I was very excited to try out @Evgeni_Popov’s RSM GI, but I couldn’t get it to work.
After adding all the meshes I did:
// At the end of _createEnvironment()
const rsm = new BABYLON.ReflectiveShadowMap(this.scene, skySun);
rsm.addMesh();
const giRsmManager = new BABYLON.GIRSMManager(this.scene, { width: this.canvas.clientWidth, height: this.canvas.clientHeight });
giRsmManager.addGIRSM(new BABYLON.GIRSM(rsm));
giRsmManager.enable = true;
// giRsmManager.showOnlyGI = true; // This shows a blank screen
But it doesn’t seem to be doing anything (except reduce the FPS a bit).

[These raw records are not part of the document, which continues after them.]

Design a_filter_reference_32x11, start of the top module:
module a_filter_reference_32x11(
    input [31:0] x_in,
    input clk,
    input [5:0] reset,
    output [31:0] y_out);
    wire [10:0] a1_1;
    wire [10:0] a1_2;
    wire [10:0] a1_3;
    wire [10:0] a1_4;
    wire [10:0] b1;
    assign a1_1 = -11'sd208;
    assign a1_2 = -11'sd1021;
    assign a1_3 = -11'sd930;
    assign a1_4 = -11'sd1010;
    assign b1 = 11'sd307;
    wire [31:0] y_1;
    wire [31:0] y_2;
    wire [31:0] y_3;
    wire [31:0] y_4;
    wire [31:0] y_5;
    fos_exact_v4 first_stage(x_in,a1_4,clk,reset[0],y_1);
    fos_exact_v3 second_stage(y_1,a1_3,b1,clk,reset[1],y_2);
    fos_exact_v2 third_stage(y_2,a1_2,clk,reset[2],y_3);
    fos_exact_v2 fourth_stage(y_3,a1_2,clk,reset[3],y_4);
    fos_exact_v1 fifth_stage(y_4,a1_1,clk,reset[4],y_5);
    fos_exact_v1 sixth_stage(y_5,a1_1,clk,reset[5],y_out);
endmodule
For scale: roughly 8600 cells after synthesis, about 540 flip-flops, roughly 63000 um2 of cells after synthesis.
Settings: LEC_CHECK=0, ABC_AREA=1, CAP_MARGIN=30, CORE_ASPECT_RATIO=0.83, CORE_MARGIN=2, CORE_UTILIZATION=71, CTS_CLUSTER_SIZE=37, GPL_ROUTABILITY_DRIVEN=1, GPL_TIMING_DRIVEN=1, MAX_ROUTING_LAYER=met4, PLACE_DENSITY_LB_ADDON=0.1, SETUP_SLACK_MARGIN=2.25, SLEW_MARGIN=20; clock period 7.57 ns.
run.sh (not shown) runs the stock make flow with config.mk's settings and CLKGATE_MAP_FILE=.
The starting point aborted during global routing (GRT-0232).
Rerun with:
Settings changed: ABC_AREA 1 to default, CAP_MARGIN 30 to 20, CORE_ASPECT_RATIO 0.83 to default, CORE_UTILIZATION 71 to 72, CTS_CLUSTER_SIZE 37 to default, GPL_ROUTABILITY_DRIVEN 1 to default, GPL_TIMING_DRIVEN 1 to default, PLACE_DENSITY from default to 0.67, PLACE_DENSITY_LB_ADDON 0.1 to default, SETUP_SLACK_MARGIN 2.25 to default.
Clock period 7.57 ns to 7.46 ns, I/O delays scaled along.
With this change the flow completed, yet does not pass: setup timing.
Synthesized cell count is lower by a quarter to a third.
Synthesized area is lower by roughly a tenth.
Die area is lower by roughly a tenth.
## mips_core
module mips_core (
	input         clk,
	input         rst,           
	output [31:0] imem_addr,     
	input  [31:0] imem_rdata,    
	output [31:0] dmem_addr,     
	output [31:0] dmem_wdata,    
	output        dmem_we,       
	input  [31:0] dmem_rdata,    
	output        halt           
);
	wire pipeReset = rst;
	wire pipeWrite = 1'b1;
	wire syscall_D, syscall_E, syscall_M, syscall_W;
	wire [31:0] pcValue, pcNext;
	wire [31:0] pcPlus4_F, pcPlus4_D, pcPlus4_E;
	wire [31:0] pcOffsetNextInst_E;
	wire pcSrc;
	wire [31:0] instruction, instruction_D;
	wire [5:0] instrOpCode, instrFunct;
	wire [15:0] instrImm;
	wire [4:0] instrRs, instrRs_E;
	wire [4:0] instrRt, instrRt_E;
	wire [4:0] instrRd, instrRd_E;
	wire [4:0] instrShamt;
	wire [31:0] imm32_D, imm32_E;
	wire [31:0] regData1, regData1_E;
	wire [31:0] regData2, regData2_E, regData2_M;
	wire [31:0] writeData;
	wire [4:0] readReg1, readReg2;
	wire [4:0] writeReg_E, writeReg_M, writeReg;
	wire regWrite_D, regWrite_E, regWrite_M, regWrite;
  ...
Size in the first run: roughly 7600 cells after synthesis, ~1400 flip-flops, about 72000 um2 of cells after synthesis.
make LEC_CHECK=0 ABC_AREA=1 CAP_MARGIN=20 CELL_PAD_IN_SITES_DETAIL_PLACEMENT=2 CELL_PAD_IN_SITES_GLOBAL_PLACEMENT=2 CORE_ASPECT_RATIO=0.7 CORE_MARGIN=6 CORE_UTILIZATION=63 GPL_ROUTABILITY_DRIVEN=0 GPL_TIMING_DRIVEN=0 MAX_ROUTING_LAYER=met5 SETUP_SLACK_MARGIN=-0.01 SLEW_MARGIN=20 finish   # period 10.0 ns
run.sh (not shown) runs the stock make flow with config.mk's settings and CLKGATE_MAP_FILE=.
The starting point died in global placement without I/O (3_1_place_gp_skip_io) (GPL-0301).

We didn’t communicate on this feature yet, because we still need to write a demo and some documentation about it. Also, keep in mind it’s not a full GI solution, as you could find in some games, for eg (more details in the doc to come)!
Regarding your PG:
you must call giRsmManager.addMaterial(); to enable all materials of the scene for GI rendering
you must call rsm.updateLightParameters() to make sure light parameters are calculated (I will make a PR to do it automatically when rsm.addMesh is called).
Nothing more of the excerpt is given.